The benefit of the combination of the programmed death protein 1 (PD-1) inhibitor dostarlimab (Jemperli) and chemotherapy was even more pronounced among patients with DNA mismatch repair deficient/microsatellite instability high (dMMR/MSI-H) tumors.

These results, from the second interim analysis of the phase 3 ENGOT-EN6-NSGO/GOG-3031/RUBY trial, were cheered by audience members when they were reported at the Society of Gynecologic Oncology (SGO)’s Annual Meeting on Women’s Cancer, held in San Diego, California.

“Overall survival benefit to the addition of PD-1 inhibitor to chemotherapy upfront for patients with advanced and recurrent MSI-high endometrial cancer: SOLD!” said invited discussant Gini Fleming, medical director of gynecologic oncology at the University of Chicago.

“I think this is a huge win for our patients.
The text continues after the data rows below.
### config.mk
export PLATFORM = sky130hd
export DESIGN_NAME = uart_frame_decoder_flat
export DESIGN_NICKNAME = d
export VERILOG_FILES = /design/src/rtl/uart_frame_pkg.sv /design/src/rtl/uart_frame_decoder_if.sv /design/src/rtl/uart_frame_buf.sv /design/src/rtl/uart_frame_decoder.sv /design/src/flat_wrapper.sv
export SDC_FILE = /design/constraint.sdc
export NUM_CORES = 1
export LEC_CHECK = 0
export BUFFER_PORTS_ARGS = -buffer_cell sky130_fd_sc_hd__buf_2
export CORE_ASPECT_RATIO = 0.9
export CORE_MARGIN = 1.5
export CORE_UTILIZATION = 38
export DETAILED_ROUTE_END_ITERATION = 16
export PLACE_DENSITY = 0.65
export SETUP_SLACK_MARGIN = 0.4
export SLEW_MARGIN = 20
export SYNTH_ARGS = -nofsm -noshare
export SYNTH_HDL_FRONTEND = slang
export SYNTH_HIERARCHICAL = 1
export SYNTH_SLANG_ARGS = --single-unit
### constraint.sdc
create_clock -name clk_i -period 2.79 [get_ports clk_i]
set_input_delay 0.279 -clock clk_i [delete_from_list [all_inputs] [get_ports clk_i]]
set_output_delay 0.279 -clock clk_i [all_outputs]
set_load 0.05 [all_outputs]
### src/rtl/uart_frame_pkg.sv
// Shared types and defaults for the UART frame decoder slice.
// Contents: byte typedef, SOF marker default, MAX_LEN default, FSM state enum.
// Build option: define FRAME_CSUM_EN to add the checksum state (StCsum).
package uart_frame_pkg;

  typedef logic [7:0] byte_t;

  localparam byte_t       SOF     = 8'hA5;
  localparam int unsigned MAX_LEN = 16;

  typedef enum logic [2:0] {
    StIdle    = 3'd0,
    StLen     = 3'd1,
    StPayload = 3'd2,
    StDrain   = 3'd4
`ifdef FRAME_CSUM_EN
    ,
    StCsum    = 3'd3
`endif
  } state_e;

endpackage

### src/rtl/uart_frame_decoder_if.sv
// Byte-in / element-out bundle of the frame decoder.
// s_*: received byte stream (valid/ready) from the UART controller.
// m_*: framed payload element stream (valid/ready/last) toward the sorter.
// frame_len_o: length of the frame being drained; frame_err_o: discard pulse.
// Modports: slave = decoder side, master = byte source / element sink side.
interface uart_frame_decoder_if;
  import uart_frame_pkg::*;

  logic  s_valid_i;
  byte_t s_data_i;
  logic  s_ready_o;
  logic  m_valid_o;
  byte_t m_data_o;
  logic  m_last_o;
  logic  m_ready_i;
  byte_t frame_len_o;
  logic  frame_err_o;

  modport slave (
    input  s_valid_i, s_data_i, m_ready_i,
    output s_ready_o, m_valid_o, m_data_o, m_last_o, frame_len_o, frame_err_o
  );

  modport master (
    output s_valid_i, s_data_i, m_ready_i,
    input  s_ready_o, m_valid_o, m_data_o, m_last_o, frame_len_o, frame_err_o
  );
endinterface

### src/rtl/uart_frame_buf.sv
// Payload buffer: Depth x 8 register file, one write port, one registered read port.
// Ports: clk_i, rst_ni (async, active-low; clears only the read register),
//        we_i/waddr_i/wdata_i write port, re_i/raddr_i read request, rdata_o read data.
module uart_frame_buf
  import uart_frame_pkg::*;
#(
  parameter int unsigned Depth = MAX_LEN,
  parameter int unsigned AddrW = $clog2(Depth)
) (
  input  logic             clk_i,
  input  logic             rst_ni,
  input  logic             we_i,
  input  logic [AddrW-1:0] waddr_i,
  input  byte_t            wdata_i,
  input  logic             re_i,
  input  logic [AddrW-1:0] raddr_i,
  output byte_t            rdata_o
);

  byte_t mem_q [Depth];
  byte_t rdata_q;

  always_ff @(posedge clk_i) begin
    if (we_i) mem_q[waddr_i] <= wdata_i;
  end

  always_ff @(posedge clk_i or negedge rst_ni) begin
    if (!rst_ni)   rdata_q <= '0;
    else if (re_i) rdata_q <= mem_q[raddr_i];
  end

  assign rdata_o = rdata_q;

endmodule

### src/rtl/uart_frame_decoder.sv
// Length-prefixed frame decoder: hunts for SofByte, collects L payload bytes into a buffer,
// optionally verifies a checksum, then drains the payload as an element stream with last.
// Bad length (0 or > MaxLen) or bad checksum discards the frame with a one-cycle frame_err_o.
// Ports: clk_i, rst_ni (async, active-low), bus (uart_frame_decoder_if.slave).
// Build option: FRAME_CSUM_EN adds a trailing checksum byte = (L + sum of payload) mod 256.
module uart_frame_decoder
  import uart_frame_pkg::*;
#(
  parameter byte_t       SofByte = SOF,
  parameter int unsigned MaxLen  = MAX_LEN
) (
  input  logic                clk_i,
  input  logic                rst_ni,
  uart_frame_decoder_if.slave bus
);

  localparam int unsigned CntW    = $clog2(MaxLen + 1);
  localparam int unsigned AddrW   = $clog2(MaxLen);
  localparam byte_t       MaxLenB = byte_t'(MaxLen);
  typedef logic [CntW-1:0] cnt_t;

  state_e state_q, state_d;
  cnt_t   cnt_q, cnt_d, lenm1, rd_next;
  byte_t  len_q, len_d, buf_rdata;
  logic   live_q, err_q, err_d;
  logic   m_valid_q, m_valid_d, m_last_q, m_last_d;
  logic   s_ready, accept, fire, len_bad, last_byte, buf_we, buf_re;
`ifdef FRAME_CSUM_EN
  byte_t  sum_q, sum_d;
`endif

  // live_q holds s_ready low while in reset and for nothing longer.
  assign s_ready   = live_q && (state_q != StDrain);
  assign accept    = bus.s_valid_i && s_ready;
  assign fire      = m_valid_q && bus.m_ready_i;
  assign len_bad   = (bus.s_data_i == 8'd0) || (bus.s_data_i > MaxLenB);
  assign lenm1     = cnt_t'(len_q - 8'd1);
  assign last_byte = (cnt_q == lenm1);
  // In DRAIN cnt_q is the read pointer; look one ahead so data lands with the handshake.
  assign rd_next   = fire ? cnt_q + 1'b1 : cnt_q;

  // State register
  always_ff @(posedge clk_i or negedge rst_ni) begin
    if (!rst_ni) state_q <= StIdle;
    else         state_q <= state_d;
  end

  // Next-state logic
  always_comb begin
    state_d = state_q;
    unique case (state_q)
      StIdle:    if (accept && bus.s_data_i == SofByte) state_d = StLen;
      StLen:     if (accept) state_d = len_bad ? StIdle : StPayload;
`ifdef FRAME_CSUM_EN
      StPayload: if (accept && last_byte) state_d = StCsum;
      StCsum:    if (accept) state_d = (bus.s_data_i == sum_q) ? StDrain : StIdle;
`else
      StPayload: if (accept && last_byte) state_d = StDrain;
`endif
      StDrain:   if (fire && m_last_q) state_d = StIdle;
      default:   state_d = StIdle;
    endcase
  end

  // Output / control decode
  always_comb begin
    err_d  = 1'b0;
    buf_we = 1'b0;
    buf_re = 1'b0;
    case (state_q)
      StLen:     err_d  = accept && len_bad;
      StPayload: buf_we = accept;
`ifdef FRAME_CSUM_EN
      StCsum:    err_d  = accept && (bus.s_data_i != sum_q);
`endif
      StDrain:   buf_re = !m_valid_q || (fire && !m_last_q);
      default:   ;
    endcase
  end

  // Datapath next-state
  always_comb begin
    cnt_d     = cnt_q;
    len_d     = len_q;
    m_valid_d = m_valid_q;
    m_last_d  = m_last_q;
`ifdef FRAME_CSUM_EN
    sum_d     = sum_q;
`endif
    case (state_q)
      StLen: if (accept && !len_bad) begin
        len_d = bus.s_data_i;
        cnt_d = '0;
`ifdef FRAME_CSUM_EN
        sum_d = bus.s_data_i;
`endif
      end
      StPayload: if (accept) begin
        cnt_d = last_byte ? '0 : cnt_q + 1'b1;
`ifdef FRAME_CSUM_EN
        sum_d = sum_q + bus.s_data_i;
`endif
      end
      StDrain: begin
        if (fire && m_last_q) begin
          m_valid_d = 1'b0;
          m_last_d  = 1'b0;
        end else if (fire || !m_valid_q) begin
          m_valid_d = 1'b1;
          cnt_d     = rd_next;
          m_last_d  = (rd_next == lenm1);
        end
      end
      default: ;
    endcase
  end

  always_ff @(posedge clk_i or negedge rst_ni) begin
    if (!rst_ni) begin
      live_q    <= 1'b0;
      cnt_q     <= '0;
      len_q     <= '0;
      err_q     <= 1'b0;
      m_valid_q <= 1'b0;
      m_last_q  <= 1'b0;
`ifdef FRAME_CSUM_EN
      sum_q     <= '0;
`endif
    end else begin
      live_q    <= 1'b1;
      cnt_q     <= cnt_d;
      len_q     <= len_d;
      err_q     <= err_d;
      m_valid_q <= m_valid_d;
      m_last_q  <= m_last_d;
`ifdef FRAME_CSUM_EN
      sum_q     <= sum_d;
`endif
    end
  end

  uart_frame_buf #(
    .Depth (MaxLen),
    .AddrW (AddrW)
  ) u_buf (
    .clk_i   (clk_i),
    .rst_ni  (rst_ni),
    .we_i    (buf_we),
    .waddr_i (cnt_q[AddrW-1:0]),
    .wdata_i (bus.s_data_i),
    .re_i    (buf_re),
    .raddr_i (rd_next[AddrW-1:0]),
    .rdata_o (buf_rdata)
  );

  assign bus.s_ready_o   = s_ready;
  assign bus.m_valid_o   = m_valid_q;
  assign bus.m_data_o    = buf_rdata;
  assign bus.m_last_o    = m_last_q;
  assign bus.frame_len_o = len_q;
  assign bus.frame_err_o = err_q;

endmodule

### src/flat_wrapper.sv
// flat-port wrapper written by rule: the top's interface ports become plain ports
module uart_frame_decoder_flat import uart_frame_pkg::*;
#(
  parameter byte_t       SofByte = SOF,
  parameter int unsigned MaxLen  = MAX_LEN
)
  (clk_i, rst_ni, bus_s_valid_i, bus_s_data_i, bus_m_ready_i, bus_s_ready_o, bus_m_valid_o, bus_m_data_o, bus_m_last_o, bus_frame_len_o, bus_frame_err_o);
  uart_frame_decoder_if bus_i ();
  input  logic clk_i;
  input  logic rst_ni;
  input wire logic [$bits(bus_i.s_valid_i)-1:0] bus_s_valid_i;
  input wire logic [$bits(bus_i.s_data_i)-1:0] bus_s_data_i;
  input wire logic [$bits(bus_i.m_ready_i)-1:0] bus_m_ready_i;
  output wire logic [$bits(bus_i.s_ready_o)-1:0] bus_s_ready_o;
  output wire logic [$bits(bus_i.m_valid_o)-1:0] bus_m_valid_o;
  output wire logic [$bits(bus_i.m_data_o)-1:0] bus_m_data_o;
  output wire logic [$bits(bus_i.m_last_o)-1:0] bus_m_last_o;
  output wire logic [$bits(bus_i.frame_len_o)-1:0] bus_frame_len_o;
  output wire logic [$bits(bus_i.frame_err_o)-1:0] bus_frame_err_o;
  assign bus_i.s_valid_i = bus_s_valid_i;
  assign bus_i.s_data_i = bus_s_data_i;
  assign bus_i.m_ready_i = bus_m_ready_i;
  assign bus_s_ready_o = bus_i.s_ready_o;
  assign bus_m_valid_o = bus_i.m_valid_o;
  assign bus_m_data_o = bus_i.m_data_o;
  assign bus_m_last_o = bus_i.m_last_o;
  assign bus_frame_len_o = bus_i.frame_len_o;
  assign bus_frame_err_o = bus_i.frame_err_o;
  uart_frame_decoder #(.SofByte(SofByte), .MaxLen(MaxLen)) u_core (.clk_i(clk_i), .rst_ni(rst_ni), .bus(bus_i));
endmodule
Word-level counts from Yosys, hierarchy flattened. Memory sizes are Yosys's and may differ from the RTL's. A register that Yosys moved wholly into a read port is not among the register bits. Index checks and enable logic that the tools add are counted.

Register bits after elaboration: 20. Output and inout bits: 20. Word-level logic and storage cells: 72. Input bits: 12. Memories kept: 1. RAM bits: 128.

Multiplexer cells: 22. Order comparisons: 1. Reductions and logical operators: 24. $add $sub $neg: 2. Eq/ne operators: 15.

Memories: u_core.u_buf.mem_q (depth 16, bits a word 8, rd ports 1, clocked after Yosys merged registers in 1, wr ports 1, RTL line uart_frame_buf.sv:20) `byte_t mem_q [Depth];`.

Operator list (number): $mux 5 (6); $pmux 5 s3 (1); $ne 2x1->1 const B (7); $mux 3 (4); $pmux 3 s4 (1); $eq 5x5->1 (2); $logic_and 1x1->1 (9); $mux 1 (9); $eq 8x8->1 const B (1); $gt 8x5->1 const B (1); $logic_not 8->1 (1); $add 5x1->5 const B (1); $reduce_and 5->1 (1); $sub 5x1->5 const B (1); $logic_not 1->1 (4); $reduce_and 2->1 (2); $reduce_and 4->1 (1); $eq 3x1->1 const B (1); $eq 3x2->1 const B (1); $eq 3x3->1 const B (1); $logic_not 3->1 (1); $logic_or 1x1->1 (3); $ne 3x3->1 const B (1); $reduce_bool 3->1 (1); 3 further kinds (3).

Longest topological paths before layout. Gate-level depths: netlist of the first run.

Depth after elaboration: 6. Gate-level depth with buffers: 10. Depth with buffers taken out: 7.

Hierarchy. Netlist of the first run, hierarchy kept.

By module, submodules not included: uart_frame_buf (cells an instance 240, area each 5331.4 um2, seq. area each 4043.9 um2, times used 1); uart_frame_decoder (cells an instance 128, area each 1300.0 um2, seq. area each 500.5 um2, times used 1).

Worst setup path before layout of the first run. No wires, ideal clock.

Path type: reg-to-reg. Start: register u_core.state_q[0]. End: memory u_core/u_buf/mem_q[0][0] (netlist bit) (enable). Arrival: 2.272 ns. Cell stages (with the launch flop): 5. Required time: 2.407 ns. Period minus slack after synthesis: 2.656 ns. Library setup time: 0.383 ns. Setup slack: 0.134 ns. Path buffers: 0. Path through: dfrtp_1 -> or3b_2 -> nor2_1 -> or3b_2 -> nor3_1.

Word-level cells in the longest chain between the ends: 6. Elaborated cells on any way between the ends: 7. Those cells by class: eq/ne (2); mux (3); reduce/logical (2).

RTL lines: start: declaration (RTL line uart_frame_decoder.sv:22) `state_e state_q, state_d;`; start signal: assignment (RTL line uart_frame_decoder.sv:44) `if (!rst_ni) state_q <= StIdle;`; start signal: assignment (RTL line uart_frame_decoder.sv:45) `else state_q <= state_d;`; $ne 3x3->1 (RTL line uart_frame_decoder.sv:33) `assign s_ready = live_q && (state_q != StDrain);`; $logic_and 1x1->1 (RTL line uart_frame_decoder.sv:33); $logic_and 1x1->1 (RTL line uart_frame_decoder.sv:34) `assign accept = bus.s_valid_i && s_ready;`; $mux 1 * (RTL line uart_frame_decoder.sv:70) `case (state_q)`; via u_core.buf_we (RTL line uart_frame_decoder.sv:27) `logic s_ready, accept, fire, len_bad, last_byte, buf_we, buf_re;`; $mux 1 * (RTL line uart_frame_buf.sv:24) `if (we_i) mem_q[waddr_i] <= wdata_i;`; $mux 1 (not written as such) * (RTL line uart_frame_buf.sv:24); end: declaration (RTL line uart_frame_buf.sv:20).

Mark *: on every way through the listed nets, which the timed path passes. The rest lies on a longest branch.

Worst setup path in the final report of the first run.
Start: register u_core.state_q[2]. End: memory u_core/u_buf/mem_q[0][6] (netlist bit) (enable).

Same word-level chain as after synthesis.

==> results.cfg, run 1 <==
[run_status]
status = finished, final reports clean

[synthesis]
syn_inst = 368
yosys.area_share.xor_xnor_pct = 2.47
synth_compound_area_share_pct = 6.26
synthDistinctLibCells = 57
synth_edf_count = 128
ys_ff_latch = 156
synth_ff_type = edfxtp_1
avgSynthCellArea_um2 = 18.0
netlist_area_um2 = 6630
syn-num-nets = 382
yosys_warnings = 6
synthSimpleGateAreaFrac_pct = 6.45
synth_mux_area_share_pct = 13.2
synth_top_family_by_area = multiplexers
synth_fa_ha_area_share_pct = 0.377
ys_seq_area_share_pct = 68.5
ys_async_sr_fraction_pct = 17.9

[critical_path]
cp-start-kind = flip-flop
critPathCaptureType = flip-flop
cpPeakStageDelay_ps = 530
cp_slowest_cell = or3b_2
path_max_fanout = 8
arrival_ps = 2450
cp_cell_sequence = or3b_2 > nor2_1 > or3b_2 > nor3_2 > buf_6
crit_type = flip-flop to flip-flop
required_ps = 2930
reg2reg_slack_ps = 480
path_common_cell = or3b_2

[route]
wl_per_cell_um = 20.8
final_antenna_net_count = 0
drc_errors = 0
vias = 3540
initialDrtViolationCount = 224
first_pass_iters = 4
viasPerCell = 5.21
wl_mm = 14.1

[floorplan]
die_h_um = 128
io_pins = 32
start_util_pct = 39.1
floorplan.die_area_um2 = 18300
core_um2 = 16900
num_rows = 45
dieWidth_um = 142

[flow_run]
maxCapViolCount = 0

[worst_hold_path]
hp-class = input port to flip-flop

[global_route]
busiest_layer = met2
globalRouteOverflowTotal = 0
grt_pass1_vias = 3711
antenna_found_initial = 0
grt_start_max_net_pins = 33
track_usage_pct = 16.9
met3_usage_pct = 4.67
met1_usage_pct = 21.8
grt_pass1_wl_mm = 21.7
grtUsageMet2_pct = 27.6

[power]
p_per_area_nw_per_um2 = 869
total_power_w = 0.00680
cellLeakagePower_nw = 2.75
vdd_drop_max_v = 0.000561

[clock_network]
cts_root_buffer = clkbuf_16
htreeDepth = 4
postCtsSetupBuffers = 0
cts_buffer_depth = 2
clk_latency_ps = 430
clk_pin_slew_ps = 60
cts_buffers = 17
cts.sinks = 156
cts_tree = built

[placement]
dpl.hpwl_mm = 9.15
routabilityCongestion = 0.855
pre_cts_ws_ps = 310
port_buffers = 31

[cells_and_area]
diodes = 0
fillers = 1443
layout-drive-gt1-share_pct = 33.9
final_common_cell = edfxtp_1
nets = 446
mostFrequentLayoutCells = edfxtp_1 (128), buf_2 (31), nor2_1 (27), buf_4 (26), mux4_2 (26)
synthToLayoutAreaGrowth_pct = 17.9

[sta]
setup_ws_ps = 482
finalClockSkew_ps = 8.28
setup-violations-final = 0
setup_tns_ps = 0
fin_crit_sh_pct = 82.7
relSlewSlack_pct = 51.0
fin_crit_ps = 2310
rsz0062_at_grt = false
hold_ws_ps = 207
hold_violations = 0
tightest_slew_ps = 735
drv_slew = 0
fmax_ghz = 0.433
-- sequential cells by signal, summed over array words and instances (netlist names) --
signal / flops
u_core/cnt_q: 5
u_core/bus.frame_err_o: 1
u_core/bus.frame_len_o: 8
u_core/live_q: 1
u_core/u_buf/mem_q: 128
u_core/state_q: 3
u_core/bus.m_valid_o: 1
u_core/bus.m_last_o: 1
u_core/u_buf/rdata_o: 8
-- where the power goes --
| part | internal, W | switching [W] |
|---|---|---|
| sequential | 0.00264 | 0.0000907 |
| combinational | 0.000742 | 0.00104 |
| clock | 0.00134 | 0.000956 |
| total | 0.00471 | 0.00208 |
-- logic make-up (layout without fill, tap and decap cells) --
| kind of cell | after synthesis | after routing |
|---|---|---|
| buf+inv | 23 | 100 |
| mux | 45 | 45 |
| compound gates | 46 | 46 |
| flops | 156 | 156 |
| xor+xnor | 15 | 15 |
| other cells | 1 | 1 |
| fa+ha+maj | 2 | 2 |
| simple gates | 80 | 80 |
-- critical path, delay by kind of cell (launching register included) --
kind,cells,cell delay [ps]
flops,1,460
buf+inv,1,170
simple gates,4,1390
-- metal layers --
layer / vias up / routed length (um) / part of all wire [%]
li1: 1611 / - / -
met2: 91 / 6990 / 49
met5: - / 0 / 0
met1: 1819 / 6240 / 44
met4: 0 / 160 / 1.1
met3: 19 / 728 / 5.2
-- cells in the mapped netlist (3+ instances only) --
master | number | area, um2
edfxtp_1 | 128 | 3840
buf_6 | 6 | 67.6
a21oi_1 | 5 | 25.0
mux2i_1 | 9 | 90.1
mux4_2 | 26 | 586
mux2_2 | 4 | 45.0
buf_1 | 4 | 15.0
o211ai_1 | 3 | 22.5
a221oi_2 | 8 | 120
o22ai_1 | 8 | 50.1
nor3_1 | 8 | 40.0
dfrtp_1 | 28 | 701
xor2_1 | 5 | 43.8
nor4_1 | 4 | 25.0
nand2_1 | 10 | 37.5
nand2b_1 | 3 | 18.8
nor2b_1 | 5 | 31.3
mux4_1 | 6 | 158
buf_2 | 4 | 20.0
inv_1 | 6 | 22.5
o21ai_0 | 4 | 20.0
nand3b_1 | 4 | 30.0
o31ai_1 | 3 | 22.5
nor2_1 | 27 | 101
nand3_1 | 5 | 25.0
xnor2_1 | 8 | 70.1
-- through the flow --
stage | instances | cell area [um2] | util, %
detailed placement | 647 | 7210 | 42.5
floorplan | 368 | 6640 | -
CTS | 680 | 7810 | 46.1
finish | 680 | 7820 | 46.1
global route | 680 | 7820 | 46.1
global placement | 647 | 7210 | 42.5
-- timing repair --
item                                    4_1_cts  5_1_grt
hold buffers                                  1        0
resized for setup                             0        4
endpoints found under the setup margin        0       10
hold endpoints to repair                     28        0
-- area by class of cell --
| type | count | area (um2) | area share (%) |
|---|---|---|---|
| clock buffers | 18 | 429 | 5.49 |
| clock inverters | 14 | 159 | 2.03 |
| inverters | 6 | 22.5 | 0.288 |
| multi-input cells | 189 | 1940 | 24.8 |
| flip-flops and latches | 156 | 4550 | 58.2 |
| well taps | 235 | 294 | 3.76 |
| repair buffers | 62 | 423 | 5.41 |
-- final timing paths --
kind,start,to,depth (start not counted)
min reg2reg,u_core/bus.frame_len_o[5],u_core/bus.frame_len_o[5],1
min in group asynchronous,rst_ni,u_core/bus.frame_len_o[3],2
min,bus_m_ready_i,u_core/bus.m_last_o,4
max reg2reg,u_core/state_q[2],u_core/u_buf/mem_q[0][6],5
max,u_core/state_q[2],u_core/u_buf/mem_q[0][6],5
max in group asynchronous,rst_ni,u_core/state_q[0],2
Note: power is estimated with default switching activity, not from simulation.
==> run 2: changes to the inputs <==
- clock period: 2.79 -> 1.95 ns (I/O delays scaled with it)
==> run 2 against run 1 <==
Against the previous run:
- the run now ends with negative setup slack left
- global-route usage increased by 2.6 points
- sequential power increased by 43%
- first-iteration DRC count rose by 5.4%
- critical path depth is 4 higher
- final cell count is 12% higher
- combinational power up 120%
- via count grew 16%
- core utilization grew 9.5 points
- register-to-register slack worse by 600 ps
- worst hold slack got worse by 160 ps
It’s something that none of us have seen before over many years of working with endometrial cancer and should be incorporated into everybody’s practice as of yesterday,” she said.

Continued Improvement

Results from the first interim analysis of the trial showed that dostarlimab and chemotherapy significantly improved progression-free survival (PFS) in the dMMR/MSI-H population, and there was an early trend toward improved overall survival, compared with chemotherapy plus placebo.

As Matthew A. Powell, MD from Washington University School of Medicine in Saint Louis, Missouri reported at SGO 2024, that early trend has become an undeniable survival advantage.

At a median follow-up of 37.2 months, the median overall survival was 44.6 months for patients randomized to the combination, compared with 28.2 months for those assigned to chemotherapy plus placebo.

The respective 3-year overall survival (OS) rates were 54.9% and 42.9%, translating into a hazard ratio (HR) for death with dostarlimab/chemotherapy of 0.69 (P = .002).

Among the subset of patients with dMMR/MSI-H tumors the survival benefit conferred by the combination was even greater, with median OS not reached in the dostarlimab group vs 31.4 months in the chemotherapy-alone arm, with respective 3-year OS rates of 78% and 46%. This difference translated into a HR for death with the combination of 0.32 (P = .0002) for patients with deficient mismatch-repair cancers.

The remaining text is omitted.